## EXERCISE:
Every line below that has the string "global" needs to be copied.

(Stored data entries)

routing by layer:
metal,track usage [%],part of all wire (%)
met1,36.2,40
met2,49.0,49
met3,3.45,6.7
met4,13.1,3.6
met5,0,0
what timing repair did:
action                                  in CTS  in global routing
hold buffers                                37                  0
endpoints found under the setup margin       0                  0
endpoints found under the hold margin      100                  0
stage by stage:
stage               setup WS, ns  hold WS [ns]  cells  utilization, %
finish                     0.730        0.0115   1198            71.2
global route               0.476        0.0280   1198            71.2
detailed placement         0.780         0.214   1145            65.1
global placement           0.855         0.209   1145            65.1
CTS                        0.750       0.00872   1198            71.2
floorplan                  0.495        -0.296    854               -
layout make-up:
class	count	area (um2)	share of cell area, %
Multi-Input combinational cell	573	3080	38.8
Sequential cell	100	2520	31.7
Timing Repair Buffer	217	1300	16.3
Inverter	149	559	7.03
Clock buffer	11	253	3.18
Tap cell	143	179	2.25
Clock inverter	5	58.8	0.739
`src/rtl/bwb_pkg.sv`:
```
package bwb_pkg;

  typedef struct packed {
    logic rom;
    logic ram;
    logic ext;
  } region_t;

endpackage

```
`src/rtl/bwb_decode.sv`:
```
module bwb_decode
  import bwb_pkg::*;
#(
  parameter int AW     = 16,
  parameter int ROM_LO = 'h0000,
  parameter int ROM_HI = 'h1FFF,
  parameter int RAM_LO = 'h8300,
  parameter int RAM_HI = 'h83FF
) (
  input  logic          req,
  input  logic [AW-1:0] addr,
  output region_t       hit
);

  logic in_rom, in_ram;

  always_comb begin
    in_rom  = (addr >= AW'(ROM_LO)) && (addr <= AW'(ROM_HI));
    in_ram  = (addr >= AW'(RAM_LO)) && (addr <= AW'(RAM_HI));
    hit.rom = req && in_rom;
    hit.ram = req && in_ram && !in_rom;
    hit.ext = req && !in_rom && !in_ram;
  end

endmodule

```
`src/rtl/bwb_seq.sv`:
```
module bwb_seq #(
  parameter int BASE_CYC = 2,
  parameter int WAIT_CYC = 1
) (
  input  logic clk,
  input  logic rst_n,
  input  logic go,
  output logic ready,
  output logic second,
  output logic capture,
  output logic last
);

  localparam int BYTE_CYC = BASE_CYC + WAIT_CYC;
  localparam int TOTAL    = 2 * BYTE_CYC;
  localparam int CW       = $clog2(TOTAL);

  logic          busy_q, busy_d;
  logic [CW-1:0] cnt_q, cnt_d, idx;
  logic          en;

  always_comb begin
    idx     = busy_q ? cnt_q : '0;
    last    = go && (idx == CW'(TOTAL - 1));
    second  = idx >= CW'(BYTE_CYC);
    capture = go && (idx == CW'(BYTE_CYC - 1));
    ready   = !go || last;
    en      = go || busy_q;
    busy_d  = 1'b0;
    cnt_d   = '0;
    if (go && !last) begin
      busy_d = 1'b1;
      cnt_d  = idx + CW'(1);
    end
  end

  always_ff @(posedge clk or negedge rst_n) begin
    if (!rst_n) begin
      busy_q <= 1'b0;
      cnt_q  <= '0;
    end else if (en) begin
      busy_q <= busy_d;
      cnt_q  <= cnt_d;
    end
  end

  // the processor is held in the first cycle of every external word
  a_r4_first_cycle_waits: assert property (@(posedge clk) disable iff (!rst_n)
    (go && !busy_q) |-> !ready);

  // after the final cycle the count restarts from the beginning
  a_r8_restart_after_last: assert property (@(posedge clk) disable iff (!rst_n)
    last |=> !busy_q);

endmodule

```
`src/rtl/bwb_gather.sv`:
```
module bwb_gather #(
  parameter int DW = 16
) (
  input  logic            clk,
  input  logic            rst_n,
  input  logic            capture,
  input  logic            last,
  input  logic            fast_sel,
  input  logic [DW/2-1:0] ext_rdata,
  input  logic [DW-1:0]   fast_rdata,
  output logic [DW-1:0]   cpu_rdata
);

  localparam int BW = DW / 2;

  logic [BW-1:0] lo_q;

  always_ff @(posedge clk or negedge rst_n) begin
    if (!rst_n) begin
      lo_q <= '0;
    end else if (capture) begin
      lo_q <= ext_rdata;
    end
  end

  always_comb begin
    if (fast_sel)  cpu_rdata = fast_rdata;
    else if (last) cpu_rdata = {ext_rdata, lo_q};
    else           cpu_rdata = '0;
  end

  // the first byte is kept exactly as it was read
  a_r7_low_byte_held: assert property (@(posedge clk) disable iff (!rst_n)
    capture |=> lo_q == $past(ext_rdata));

endmodule

```
`src/rtl/bw16to8_bridge.sv`:
```
module bw16to8_bridge
  import bwb_pkg::*;
#(
  parameter int AW       = 16,
  parameter int DW       = 16,
  parameter int BASE_CYC = 2,
  parameter int WAIT_CYC = 1,
  parameter int ROM_LO   = 'h0000,
  parameter int ROM_HI   = 'h1FFF,
  parameter int RAM_LO   = 'h8300,
  parameter int RAM_HI   = 'h83FF
) (
  input  logic            clk,
  input  logic            rst_n,
  input  logic            cpu_req,
  input  logic            cpu_we,
  input  logic [AW-1:0]   cpu_addr,
  input  logic [DW-1:0]   cpu_wdata,
  output logic [DW-1:0]   cpu_rdata,
  output logic            cpu_ready,
  output logic            rom_sel,
  output logic            ram_sel,
  input  logic [DW-1:0]   fast_rdata,
  output logic [AW-1:0]   ext_addr,
  output logic [DW/2-1:0] ext_wdata,
  input  logic [DW/2-1:0] ext_rdata,
  output logic            ext_rd,
  output logic            ext_wr
);

  localparam int BW = DW / 2;

  logic [1:0] rst_pipe;
  logic       rst_int_n;
  logic       req_ok;
  region_t    hit;
  logic       second, capture, last;

  // asynchronous assertion, synchronous release
  always_ff @(posedge clk or negedge rst_n) begin
    if (!rst_n) rst_pipe <= 2'b00;
    else        rst_pipe <= {rst_pipe[0], 1'b1};
  end
  assign rst_int_n = rst_pipe[1];
  assign req_ok    = cpu_req && rst_int_n;

  bwb_decode #(
    .AW(AW), .ROM_LO(ROM_LO), .ROM_HI(ROM_HI), .RAM_LO(RAM_LO), .RAM_HI(RAM_HI)
  ) u_decode (
    .req  (req_ok),
    .addr (cpu_addr),
    .hit  (hit)
  );

  bwb_seq #(.BASE_CYC(BASE_CYC), .WAIT_CYC(WAIT_CYC)) u_seq (
    .clk     (clk),
    .rst_n   (rst_int_n),
    .go      (hit.ext),
    .ready   (cpu_ready),
    .second  (second),
    .capture (capture),
    .last    (last)
  );

  bwb_gather #(.DW(DW)) u_gather (
    .clk        (clk),
    .rst_n      (rst_int_n),
    .capture    (capture),
    .last       (last),
    .fast_sel   (hit.rom || hit.ram),
    .ext_rdata  (ext_rdata),
    .fast_rdata (fast_rdata),
    .cpu_rdata  (cpu_rdata)
  );

  always_comb begin
    rom_sel   = hit.rom;
    ram_sel   = hit.ram;
    ext_rd    = hit.ext && !cpu_we;
    ext_wr    = hit.ext && cpu_we;
    ext_addr  = {cpu_addr[AW-1:1], !second};
    ext_wdata = second ? cpu_wdata[DW-1:BW] : cpu_wdata[BW-1:0];
  end

  // at most one destination is active
  a_r9_one_target: assert property (@(posedge clk) disable iff (!rst_int_n)
    $onehot0({rom_sel, ram_sel, ext_rd || ext_wr}));

  // the fast path never stalls the processor
  a_r2_fast_no_wait: assert property (@(posedge clk) disable iff (!rst_int_n)
    (rom_sel || ram_sel) |-> cpu_ready);

  // the first byte half targets the odd address
  a_r5_odd_first: assert property (@(posedge clk) disable iff (!rst_int_n)
    ((ext_rd || ext_wr) && !second) |-> ext_addr[0]);

  // the second byte half of a write carries the upper byte
  a_r6_upper_second: assert property (@(posedge clk) disable iff (!rst_int_n)
    (ext_wr && second) |-> (ext_wdata == cpu_wdata[DW-1:BW]));

endmodule

```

## OUTPUT FOR THIS EXERCISE:
action                                  in CTS  in global routing
global route               0.476        0.0280   1198            71.2
global placement           0.855         0.209   1145            65.1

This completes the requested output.